WT: It's an anonymous project that's been going on for a number of years since the '70s by this artist named Jandek who has been putting out record after record and they've probably got over 100 by this point— it's very strange and abstract music and they explore a lot of different sounds on different records. It's all about the music, there's no persona behind it or personality, or anyone you can contact behind it, so that's always been very interesting to me especially when Car Seat Headrest was starting, I sort of drew influence from that aesthetic.
CP: Do you ever have days where you struggle as an artist to find inspiration or stay motivated? What do you do to persevere and what is it that keeps you going?
WT: I think everyday I have to figure out what it is that I'm good at that day and it's different every day. Sometimes I will struggle for most of the day say recording vocals and I just won't be getting any good takes and I'll have to give it up but then I'll go off and I'll find some inspiration on lyrics instead or something entirely different. I might just have a good conversation with a friend and I think that's all about I can ask for from a day, to find out one thing that I was good at and do that for a bit that day.
CP: How would you describe Car Seat Headrest's sound?
WT: I would call it a classical sound, not classical music but classical in a rock sense. We have a four-piece lineup which is two guitarists, bass and drums and we do pretty much what you would expect with those instruments but we just try and do it well and we try and work with the sound man to make it sound very good when we perform. I think we put on a good rock performance when we play and other people seem to agree with that so far.
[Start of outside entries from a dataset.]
From an optimization exercise on the open Yosys and OpenROAD flow, aimed at small area, a short achievable clock period and few clock cycles per item; shortcuts taken in it are not production practice.
The RTL was checked by simulation tests, not by an equivalence proof against the original design.
No activity file was given, so power comes from the tool's default toggle rates.

<file path="flow/constraint.sdc">
create_clock -name core_clock -period 5.0 [get_ports {clk}]
set_input_delay 1.0000 -clock core_clock [delete_from_list [all_inputs] [get_ports {clk}]]
set_output_delay 1.0000 -clock core_clock [all_outputs]
set_load 0.01 [all_outputs]
</file>
<file path="flow/config.mk">
export PLATFORM = sky130hd
export DESIGN_NAME = crc_engine
export DESIGN_NICKNAME = crc_engine
export VERILOG_FILES = /design/flow/design.v
export SDC_FILE = /design/flow/constraint.sdc
export NUM_CORES = 4
export LEC_CHECK = 0
export CAP_MARGIN = 20
export CORE_MARGIN = 2
export CORE_UTILIZATION = 55
export CTS_BUF_LIST = sky130_fd_sc_hd__clkbuf_4 sky130_fd_sc_hd__clkbuf_8
export PLACE_DENSITY = 0.7
export SETUP_SLACK_MARGIN = 2.6
export SLEW_MARGIN = 20
export SYNTH_HIERARCHICAL = 1
export SYNTH_MEMORY_MAX_BITS = 16384
</file>
<file path="flow/standard.sh">
#!/bin/bash
# synth_recipe.tcl (not shown) runs the flow's synth.tcl, then flattens the netlist and writes it again
# the make line also repeats each setting of config.mk as NAME=value (left out here)
make -C /OpenROAD-flow-scripts/flow DESIGN_CONFIG=/design/flow/config.mk WORK_HOME=/design/flow/orfs CLKGATE_MAP_FILE= SYNTH_SCRIPT=/design/flow/synth_recipe.tcl "${@:-finish}"
</file>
CP: What I am getting from you is you have little interest in commercial success and fame but purely the essence of creating music and the yearning to feed your soul in terms of making something that you can be proud of that holds longevity and a desire to fulfill that passion just for the passion itself, is that right?
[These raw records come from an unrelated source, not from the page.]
From an optimization exercise on the open Yosys and OpenROAD flow, aimed at small area; shortcuts taken in it are not production practice.
Function was checked by simulation only, so behaviour that the tests miss may differ from the original.
Power is estimated from default activity; no workload was simulated.

Setup of lane 1:
// lamppwm
module lamppwm (
    input  wire        clk,
    input  wire        por,
    input  wire        btn,
    input  wire        bg_tick,
    output wire        led,
    output wire        pwm_en,
    output wire        bg_run,
    output wire [1:0]  sleep_o,
    output wire        periph_clk_en,
    output wire [12:0] op_trace
);
clock: 10.0 ns
lec_check: 0
cap_margin: 20
core_margin: 2
core_utilization: 40
gpl_timing_driven: 0
place_density: 0.6
slew_margin: 20
standard.sh (not shown) runs the stock make flow with config.mk's settings and CLKGATE_MAP_FILE= SYNTH_SCRIPT=/design/flow/synth_recipe.tcl, a recipe that flattens the netlist after the stock synthesis.
==> flow/flow/run.sh <==
#!/bin/bash
# The standard layout flow (standard.sh) with three changes:
# - synthesis maps the combinational logic for area (flow/synth.tcl);
# - the ports are buffered with the smallest buffer;
# - CTS inserts no dummy loads and uses small clock buffers.
# Each tool's full output goes to the ORFS logs; make's output to flow.log.
set -euo pipefail
sed "s#SYNTH_SCRIPT=[^ ]*#SYNTH_SCRIPT=$PWD/flow/synth.tcl#" standard.sh > own_standard.sh
grep -q "SYNTH_SCRIPT=$PWD/flow/synth.tcl" own_standard.sh
export BUFFER_PORTS_ARGS="-buffer_cell sky130_fd_sc_hd__buf_1"
export CTS_ARGS="-sink_clustering_enable -repair_clock_nets -dont_use_dummy_load -buf_list sky130_fd_sc_hd__clkbuf_4 -sink_clustering_size 12"
bash own_standard.sh > flow.log 2>&1
==> flow/flow/area.abc <==
strash
&get -n
&deepsyn -T 120
&put
dch
amap
topo
==> flow/flow/synth.tcl <==
# The standard flow's synthesis script (synth_recipe.tcl) with two changes to the mapping
# of the combinational logic: ORFS's ABC step uses the area-oriented ABC
# script area.abc beside this file instead of ORFS's speed script, and
# adders are not extracted into half/full-adder cells first (ABC maps that
# logic itself). area.abc first restructures the logic with &deepsyn (a
# 120-second search), then maps it for area. The registers, and everything
# else, are unchanged.
set own_abc_script [file join [file dirname [file normalize [info script]]] area.abc]
proc synth {args} { yosys synth -nofsm -noshare {*}$args }
proc abc {args} {
  set i [lsearch -exact $args -script]
  if { $i >= 0 } {
    lset args [expr { $i + 1 }] $::own_abc_script
  }
  yosys abc {*}$args
}
proc extract_fa {args} {}
source $::env(SCRIPTS_DIR)/synth.tcl
# left out here: clear keep_hierarchy, flatten, clean up, hide names made inside functions, write 1_2_yosys.v
--- input diff lane 1..lane 2 ---
==> flow/flow/run.sh <==
#!/bin/bash
set -euo pipefail
sed "s#SYNTH_SCRIPT=[^ ]*#SYNTH_SCRIPT=$PWD/flow/synth.tcl#" standard.sh > own_standard.sh
grep -q "SYNTH_SCRIPT=$PWD/flow/synth.tcl" own_standard.sh
export REMOVE_ABC_BUFFERS=1
export BUFFER_PORTS_ARGS="-buffer_cell sky130_fd_sc_hd__buf_1"
export CTS_ARGS="-sink_clustering_enable -repair_clock_nets -dont_use_dummy_load -buf_list sky130_fd_sc_hd__clkbuf_4 -sink_clustering_size 12"
bash own_standard.sh > flow.log 2>&1
==> notes.md <==
- Min via count of the first global-routing pass across lane 2 and lane 1: lane 1
- Worst hold slack of lane 2 is on par with lane 1.
- Lane 2 against lane 1: total length of routed wires climbed 140 um; cell area fell by about 0.9%; cell-internal power has decreased; power dissipated in the clock network rose about 4%.

Setup of run Z:
lamppwm, a different RTL version from the one above (not shown whole).
For scale: ~200 cells after synthesis, roughly 23 I/O pins.
==> flow/design.v (excerpt) <==
module lamppwm (
    input  wire        clk,
    input  wire        por,
    input  wire        btn,
    input  wire        bg_tick,
    output wire        led,
    output wire        pwm_en,
    output wire        bg_run,
    output wire [1:0]  sleep_o,
    output wire        periph_clk_en,
    output wire [12:0] op_trace
);
    localparam [4:0]
        S_BOOT_BG     = 5'h01,
        S_SELFTEST_ON = 5'h04,
        S_SELFTEST_WT = 5'h05,
        S_SEI         = 5'h15,
        S_POLL        = 5'h06,
        S_DEBOUNCE    = 5'h07,
        S_ADVANCE     = 5'h08,
        S_DISPATCH    = 5'h09,
        S_PWM_OFF     = 5'h0B,
        S_REQ         = 5'h0D,
        S_ON_PWM      = 5'h0A,
        S_ON_DUTY     = 5'h0C,
        S_ARM         = 5'h0E,
        S_SELECT      = 5'h0F,
        S_DEEP_BG     = 5'h02,
        S_SLEEP       = 5'h10,
        S_WAKEUP      = 5'h11,
        S_WAKE_CLI    = 5'h12,
        S_WAKE_CLRF   = 5'h13,
        S_WAKE_DISARM = 5'h14,
        S_WAKE_BG     = 5'h03;
  ...
export LEC_CHECK = 0
export CAP_MARGIN = 20
export CORE_MARGIN = 2
export CORE_UTILIZATION = 40
export GPL_TIMING_DRIVEN = 0
export PLACE_DENSITY = 0.6
export SLEW_MARGIN = 20
create_clock -name core_clock -period 10.0 [get_ports {clk}]
==> flow/flow/run.sh <==
#!/bin/bash
# The standard layout flow (standard.sh) with three changes:
# - synthesis maps the combinational logic for area (flow/synth.tcl);
# - the ports are buffered with the smallest buffer;
# - CTS inserts no dummy loads and uses small clock buffers.
# Each tool's full output goes to the ORFS logs; make's output to flow.log.
set -euo pipefail
sed "s#SYNTH_SCRIPT=[^ ]*#SYNTH_SCRIPT=$PWD/flow/synth.tcl#" standard.sh > own_standard.sh
grep -q "SYNTH_SCRIPT=$PWD/flow/synth.tcl" own_standard.sh
export BUFFER_PORTS_ARGS="-buffer_cell sky130_fd_sc_hd__buf_1"
export CTS_ARGS="-sink_clustering_enable -repair_clock_nets -dont_use_dummy_load -buf_list sky130_fd_sc_hd__clkbuf_4 -sink_clustering_size 12"
bash own_standard.sh > flow.log 2>&1
Scripts as last shown in full above: flow/flow/area.abc, flow/flow/synth.tcl
Run Z completed end to end with timing, DRC and antenna clean.
The following lists how run A was set up differently from run Z:
# run Z
export LEC_CHECK = 0
export CAP_MARGIN = 20
export CORE_MARGIN = 2
export CORE_UTILIZATION = 40
export GPL_TIMING_DRIVEN = 0
export PLACE_DENSITY = 0.6
export SLEW_MARGIN = 20
create_clock -name core_clock -period 10.0 [get_ports {clk}]
# run A
export LEC_CHECK = 0
export CAP_MARGIN = 20
export CORE_MARGIN = 2
export CORE_UTILIZATION = 40
export PLACE_DENSITY = 0.6
export SLEW_MARGIN = 20
create_clock -name core_clock -period 10.0 [get_ports {clk}]
Findings:
- Run A: PASS, flow complete, no timing, DRC or antenna violations
- [compare] base=run Z new=run A: basic-gate share of the synthesized area counting and, or, nand and nor cells flat, final hold slack comparable, final worst setup slack now sits higher, net switching share of the total power moved down.
- Run A ended with more sequential cell area share than run Z.

## afterwards: timing with drivers on the ports
In the flow no input, the clock included, has a driving cell. The finished layouts below were timed again as built, in two steps. Step 1 (the two cells are an assumption about what drives the block):
set clk [get_ports {clk}]
set_driving_cell -lib_cell sky130_fd_sc_hd__clkbuf_16 $clk
set_driving_cell -lib_cell sky130_fd_sc_hd__buf_2 [delete_from_list [all_inputs] $clk]
Step 2 adds t to the input delays and takes it off the output delays; t is the mean of the earliest and latest rising clock arrival at the registers after step 1. Input paths then give back, and output paths get back, about the clock's delay inside the block. a / b / c = ideal / step 1 / step 2; a / b = the first two.
| run | t, ns | setup slack, ns | hold WS [ns] | worst setup path after step 2 |
|---|---|---|---|---|
| lane 1 | 0.350 | 5.179 / 5.155 / 5.505 | 0.386 / 0.386 / 0.386 | register to output |
| lane 2 | 0.352 | 5.287 / 5.263 / 5.614 | 0.387 / 0.387 / 0.387 | register to output |
| run Z | 0.345 | 5.868 / 5.844 / 6.188 | 0.388 / 0.388 / 0.388 | register to output |
| run A | 0.353 | 6.008 / 5.980 / 6.333 | 0.388 / 0.388 / 0.388 | register to output |
After both steps every run listed still meets setup and hold.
WT: Yeah, I think it would feel rather empty if that wasn't at the heart of it. I like being able to go back to my old albums and listen to them and get some satisfaction out of just having them there and when I'm working on an album in presence tense that's really why I'm trying to put as much effort as I do into my music so that in a year, in five years or ten years I can go back and be happy with what I was doing at the time. So yeah, longterm that's why I am doing it, to be happy with myself.
CP: You're obviously pursuing your passion, do you have any advice for others who have a dream and are yet to pursue their passion?
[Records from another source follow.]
What follows belongs to an exercise in optimizing a design on an open flow for small area, a short achievable clock period and few clock cycles per item; a production flow would make more cautious choices.
The RTL was checked by simulation tests, not by an equivalence proof against the original design.

[flow/config.mk]
export PLATFORM = sky130hd
export DESIGN_NAME = nbhd_filter
export DESIGN_NICKNAME = nbhd_filter
export VERILOG_FILES = /design/flow/design.v
export SDC_FILE = /design/flow/constraint.sdc
export NUM_CORES = 4
export LEC_CHECK = 0
export CAP_MARGIN = 20
export CORE_MARGIN = 2
export CORE_UTILIZATION = 40
export SLEW_MARGIN = 20
[flow/constraint.sdc]
create_clock -name core_clock -period 35.0 [get_ports {clk}]
set_input_delay 7.0000 -clock core_clock [delete_from_list [all_inputs] [get_ports {clk}]]
set_output_delay 7.0000 -clock core_clock [all_outputs]
set_load 0.01 [all_outputs]
[flow/design.v]
module nbhd_sharpen (
    input  wire [71:0] win,
    output wire [7:0]  pix
);
    wire [7:0] n1 = win[15:8], n3 = win[31:24], n4 = win[39:32], n5 = win[47:40], n7 = win[63:56];
    wire signed [11:0] u = $signed({2'b0, n4, 2'b0}) + $signed({3'b0, n4, 1'b0}) + 12'sd1
                         - $signed({4'b0, n1}) - $signed({4'b0, n3}) - $signed({4'b0, n5}) - $signed({4'b0, n7});
    wire le1 = u[11] | (u[10:1] == 10'd0);
    wire ge511 = ~u[11] & (u[10:9] != 2'b00 | u[8:0] == 9'h1ff);
    assign pix = le1 ? 8'd0 : ge511 ? 8'd255 : u[8:1];
endmodule
module nbhd_sobel_sq (
    input  wire [71:0] win,
    output wire [15:0] mc
);
    wire [7:0] n0 = win[7:0],   n1 = win[15:8],  n2 = win[23:16];
    wire [7:0] n3 = win[31:24], n5 = win[47:40];
    wire [7:0] n6 = win[55:48], n7 = win[63:56], n8 = win[71:64];
    wire signed [10:0] a = $signed({3'b0, n8}) - $signed({3'b0, n0});
    wire signed [10:0] b = $signed({3'b0, n2}) - $signed({3'b0, n6});
    wire signed [10:0] c = $signed({3'b0, n5}) - $signed({3'b0, n3});
    wire signed [10:0] d = $signed({3'b0, n7}) - $signed({3'b0, n1});
    wire signed [10:0] sx = a + b + (c <<< 1);
    wire signed [10:0] sy = a - b + (d <<< 1);
    wire xs = sx[10], ys = sy[10];
    wire [10:0] cx = sx ^ {11{xs}};
    wire [10:0] cy = sy ^ {11{ys}};
    wire bigx = (cx[10:8] != 3'd0) | ((cx[7:1] == 7'h7f) & (cx[0] | xs));
    wire bigy = (cy[10:8] != 3'd0) | ((cy[7:1] == 7'h7f) & (cy[0] | ys));
    wire [7:0] ax = cx[7:0], ay = cy[7:0];
    wire [16:0] m = ax * ax + ay * ay + (xs ? {8'd0, ax, 1'b1} : 17'd0) + (ys ? {8'd0, ay, 1'b1} : 17'd0);
    wire sat = bigx | bigy | m[16] | (m[15:0] >= 16'd65025);
    assign mc = sat ? 16'hfe00 : m[15:0];
endmodule
module nbhd_sqrt (
    input  wire [15:0] m,
    output wire [7:0]  pix
);
    wire [17:0] x = {m, 2'b00};
    reg [11:0] rem;
    reg [8:0]  root;
    reg [11:0] trial;
    integer i;
    always @* begin
        rem  = 12'd0;
        root = 9'd0;
        for (i = 8; i >= 0; i = i - 1) begin
            rem   = {rem[9:0], x[2*i+1 -: 2]};
            trial = {1'b0, root, 2'b01};
            if (rem >= trial) begin
                rem  = rem - trial;
                root = {root[7:0], 1'b1};
            end else begin
                root = {root[7:0], 1'b0};
            end
        end
    end
    assign pix = root[8:1] + {7'd0, root[0]};
endmodule
module nbhd_median (
    input  wire [71:0] win,
    output wire [7:0]  pix
);
    function [23:0] sort3(input [7:0] a, input [7:0] b, input [7:0] c);
        reg [7:0] t;
        begin
            if (a > b) begin t = a; a = b; b = t; end
            if (b > c) begin t = b; b = c; c = t; end
            if (a > b) begin t = a; a = b; b = t; end
            sort3 = {c, b, a};
        end
    endfunction
    function [7:0] max3(input [7:0] a, input [7:0] b, input [7:0] c);
        reg [7:0] t;
        begin t = (a > b) ? a : b; max3 = (t > c) ? t : c; end
    endfunction
    function [7:0] min3(input [7:0] a, input [7:0] b, input [7:0] c);
        reg [7:0] t;
        begin t = (a < b) ? a : b; min3 = (t < c) ? t : c; end
    endfunction
    function [7:0] med3(input [7:0] a, input [7:0] b, input [7:0] c);
        reg [7:0] lo, hi, m;
        begin
            lo = (a < b) ? a : b; hi = (a < b) ? b : a;
            m = (hi < c) ? hi : c;
            med3 = (lo > m) ? lo : m;
        end
    endfunction
    wire [23:0] r0 = sort3(win[7:0],   win[15:8],  win[23:16]);
    wire [23:0] r1 = sort3(win[31:24], win[39:32], win[47:40]);
    wire [23:0] r2 = sort3(win[55:48], win[63:56], win[71:64]);
    wire [7:0] lo = max3(r0[7:0],   r1[7:0],   r2[7:0]);
    wire [7:0] md = med3(r0[15:8],  r1[15:8],  r2[15:8]);
    wire [7:0] hi = min3(r0[23:16], r1[23:16], r2[23:16]);
    assign pix = med3(lo, md, hi);
endmodule
module nbhd_filter (
    input  wire        clk,
    input  wire        rst,         
    input  wire        in_valid,
    output wire        in_ready,
    input  wire [1:0]  in_op,       
    input  wire [71:0] in_win,
    output wire        out_valid,
    output wire [7:0]  out_pix
);
    assign in_ready = 1'b1;
    reg        s1_valid;
    reg [1:0]  s1_op;
    reg [71:0] s1_win;
    always @(posedge clk) begin
        s1_valid <= in_valid & ~rst;
        s1_op    <= in_op;
        s1_win   <= in_win;
    end
    wire [7:0]  sharpen_pix, median_pix;
    wire [15:0] sobel_m;
    nbhd_sharpen  u_sharpen (.win(s1_win), .pix(sharpen_pix));
    nbhd_sobel_sq u_sobel   (.win(s1_win), .mc(sobel_m));
    nbhd_median   u_median  (.win(s1_win), .pix(median_pix));
    reg [15:0] s1_res;
    always @* begin
        case (s1_op)
            2'd0:    s1_res = {8'd0, sharpen_pix};
            2'd1:    s1_res = sobel_m;
            2'd2:    s1_res = {8'd0, median_pix};
            default: s1_res = {8'd0, s1_win[39:32]};
        endcase
    end
    reg        s2_valid;
    reg        s2_sobel;
    reg [15:0] s2_res;
    always @(posedge clk) begin
        s2_valid <= s1_valid & ~rst;
        s2_sobel <= (s1_op == 2'd1);
        s2_res   <= s1_res;
    end
    wire [7:0] sobel_pix;
    nbhd_sqrt u_sqrt (.m(s2_res), .pix(sobel_pix));
    reg       s3_valid;
    reg [7:0] s3_pix;
    always @(posedge clk) begin
        s3_valid <= s2_valid & ~rst;
        s3_pix   <= s2_sobel ? sobel_pix : s2_res[7:0];
    end
    assign out_valid = s3_valid;
    assign out_pix   = s3_pix;
endmodule
[flow/run.sh]
#!/bin/bash
# synth_recipe.tcl (not shown) runs the flow's synth.tcl, then flattens the netlist and writes it again
# the make line also repeats each setting of config.mk as NAME=value (left out here)
make -C /OpenROAD-flow-scripts/flow DESIGN_CONFIG=/design/flow/config.mk WORK_HOME=/design/flow/orfs CLKGATE_MAP_FILE= SYNTH_SCRIPT=/design/flow/synth_recipe.tcl finish
==> reports/metrics.cfg <==
[yosys]
yosys.area_share.simple=0.159
synth_cell_types=102
seq_area_frac_synth=0.0980
synth-compound-area-share=0.225
synth-async-reset-ratio=0
syn_avg_cell_area_um2=7.79
synth_edf_count=0
syn_inst=2676
ys_seq_elements=102
syn-num-nets=3232
synth_fa_ha_area_frac=0.329
synth_top_family_by_area=adder cells
ys.flop_type=dfxtp_1
synth-xor-area-share=0.0626
yosys_warnings=3
synthMuxAreaShare=0.0456
syn_area_mm2=0.0208

[sta]
finalSetupViolCount=0
timing.fmax_mhz=49.9
hold_slack_ns=0.448
worst_pin_slew_ns=0.936
hold_viol=0
grt_setup_unrepaired=false
maxSlewHeadroom=0.376
slew_violations=0
setup_tns_ns=0
period_share=0.572
skew_ns=0.0174
layout_min_cycle_time_ns=20.02

[route]
firstDrtPassIters=5
drtAntennaViolNets=0
routed_wl_um=62100
vias_per_cell=5.56
via_count=18900
drt_iter0_drc=1270
route.detailed.drc=0
routedWlPerCell_um=18.2

[worst_setup_path]
crit_type=flip-flop to flip-flop
cp_slowest_cell=o21ai_1
r2r_cells=84
r2r-end=s2_res[0]
cp-end-kind=flip-flop
crit_path_frequent_cell=a21oi_1
cp_max_fo=30
required_ns=35.35
cp.arrival_ns=20.37
r2r_start=s1_win[33]
cpPeakStageDelay_ns=0.75
start_kind=flip-flop
r2r_slack_ns=14.98

[final_layout]
drive_gt1_frac=0.0437
fillers=5130
fin_nets=3274
fin_area_mm2=0.0227
area_growth_pct=8.87
antenna_cells=0
fin_util=0.441

[worst_hold_path]
min_to=s3_valid
hold_start=s2_valid
holdCritPathClass=flip-flop to flip-flop
min_path_cells=1

[place]
hpwl_um=53400
io_buffers=85
gp_congestion=0.976
placed_cell_area_mm2=0.0224

[die]
rows=83
die-width_um=232
io_pins=87
start_util=0.406
chipHeight_um=232
core_area_mm2=0.0514
die_area_mm2=0.0540

[cts]
ctsResizeCount=0
h-tree-depth=3
cts_tree=built
holdBufCountCts=0
cts_root_buffer=clkbuf_16
cts_inserted_buffers=9
cts_setup_buffers=0
clk_path_buf_depth=2
cts_sinks=102
clkLatencyLatePin_ns=0.40
clkTransAtPathRegs_ns=0.08

[global_routing]
grt_use_total=0.233
grt-ovfl-total=0
grt_pass1_wl_um=98900
grt_max_degree=36
grt_pass1_vias=18500
antenna_found_initial=0

[job]
cap_violations=0

[run_status]
outcome=complete, no violations

-- through the flow --
step | worst slack (ns) | std cells
2_1_floorplan | 17.57 | 2676
4_1_cts | 15.27 | 3403
6_report | 14.98 | 3403
3_3_place_gp | 15.86 | 3387
3_5_place_dp | 15.32 | 3387
5_1_grt | 13.01 | 3403
-- worst max-delay path by stage --
stage,from,end,cells past startpoint
after detailed placement,s1_win[33],s2_res[0],84
after global routing,s1_win[33],s2_res[0],83
after CTS,s1_win[33],s2_res[0],84
final,s1_win[33],s2_res[0],84
after global placement,s1_win[33],s2_res[0],84
after floorplan,s1_win[9],s2_res[0],94
-- cells in the mapped netlist, types with 27 or more instances --
cell type,number,area (um^2)
a21o_1,76,571
fa_1,113,2260
nor2b_1,32,200
dfxtp_1,102,2040
clkbuf_1,47,176
o21bai_1,41,308
xor2_1,44,385
xnor2_1,105,920
inv_1,370,1390
nand2_1,180,676
o21ai_0,155,776
nor3_1,38,190
nor2_1,226,848
ha_1,366,4580
nand4_1,34,213
nand3_1,46,230
nand2b_1,27,169
a21oi_1,235,1180
mux2i_1,60,601
-- flip-flops by register name, summed over array words and instances, names as in the netlist --
name      flops
s3_pix        8
s3_valid      1
s1_win       72
s2_sobel      1
s1_op         2
s2_valid      1
s2_res       16
s1_valid      1
-- worst max-delay path, delay by kind of cell, from the launching register on --
kind                     cells  cell delay, ns
AO/OA/AOI/OAI               42            9.60
buffers and inverters        5            0.71
adder cells (fa/ha/maj)      9            2.63
AND/OR/NAND/NOR             25            5.28
multiplexers                 3            1.11
flip-flops                   1            0.60
-- cell type report --
| class | count | area [um^2] | area share |
|---|---|---|---|
| clock buffers | 9 | 225 | 0.00992 |
| clock inverters | 7 | 91.3 | 0.00402 |
| inverters | 371 | 1390 | 0.0614 |
| multi-input cells | 2137 | 17200 | 0.756 |
| flip-flops and latches | 102 | 2040 | 0.0900 |
| well taps | 680 | 851 | 0.0375 |
| repair buffers | 97 | 941 | 0.0415 |
-- cells in the final DEF, fill, tap and decap left out, drive strengths merged, types with 26 or more instances in the layout --
| cell | n |
|---|---|
| o21ai | 165 |
| nand2b | 27 |
| fa | 113 |
| xnor2 | 105 |
| a21o | 76 |
| nand4 | 36 |
| or2 | 26 |
| o21bai | 41 |
| nand2 | 180 |
| mux2i | 61 |
| nor2 | 228 |
| clkdlybuf4s50 | 85 |
| xor2 | 44 |
| nor3 | 38 |
| dfxtp | 102 |
| nor2b | 32 |
| mux2 | 27 |
| ha | 366 |
| inv | 372 |
| nand3 | 47 |
| a21oi | 237 |
-- per-layer routing --
metal | track usage | vias to the layer above | wire length, um
li1 | - | 9401 | -
met1 | 0.315 | 8942 | 29300
met2 | 0.385 | 498 | 28100
met3 | 0.0253 | 94 | 2840
met4 | 0.0737 | 0 | 1870
met5 | 0 | - | 0
-- cell families after synthesis --
logic type | after synthesis
DFF | 102
xor gates and xnor gates | 149
buffers and inverters | 437
other | 1
adders and majority gates | 481
muxes | 89
AOI/OAI and AO/OA | 721
and+or+nand+nor | 696
Testbench counts, summed over its fixed seeds: cycles 24,016, items 24,000.

## static timing again, ports no longer ideal
Ports are ideal in the flow. The routed layout listed here was re-timed in OpenROAD. Step 1 (the two cells are an assumption about what drives the block):
set clk [get_ports {clk}]
set_driving_cell -lib_cell sky130_fd_sc_hd__clkbuf_16 $clk
set_driving_cell -lib_cell sky130_fd_sc_hd__buf_2 [delete_from_list [all_inputs] $clk]
Step 2 also shifts input and output timing later by t, the mid clock arrival at the registers, as if the neighbouring blocks saw the same clock. Three values: ideal ports, drivers, drivers and shift; two values: the first two.
t, ns: 0.441
slack for setup (ns): 14.979 / 14.979 / 14.979
slew at the worst register clock pin (ns): 0.09 / 0.09
worst slew at a driven data input, ns: 0.08
After both steps setup and hold are still met in this run. For this run, drivers alone change the setup slack by 0.000 ns; drivers and shift together by 0.000 ns.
WT: I've seen that struggle a lot but I don't know if I've ever really related to it because for me you have to do your thing if you want to do it and don't spend so much time worrying about how to do it, or when to do it, but just make a plan that makes sense.
CP: For anyone heading to Laneway, who may not be familiar with your sound yet, what would be one thing people should know about Car Seat Headrest?
WT: We put on a very good rock show and I think without knowing too much else about us you can come to our show and be pleasantly surprised or at least have a good time without thinking too hard about it. I think a lot of people have come to our shows and had a good time without knowing too much about digging too deep into the music. Even though the music is something that I put a lot of thought into, it's not necessarily something that you have to sit down at home and listen to, it can also be something that you just dance to.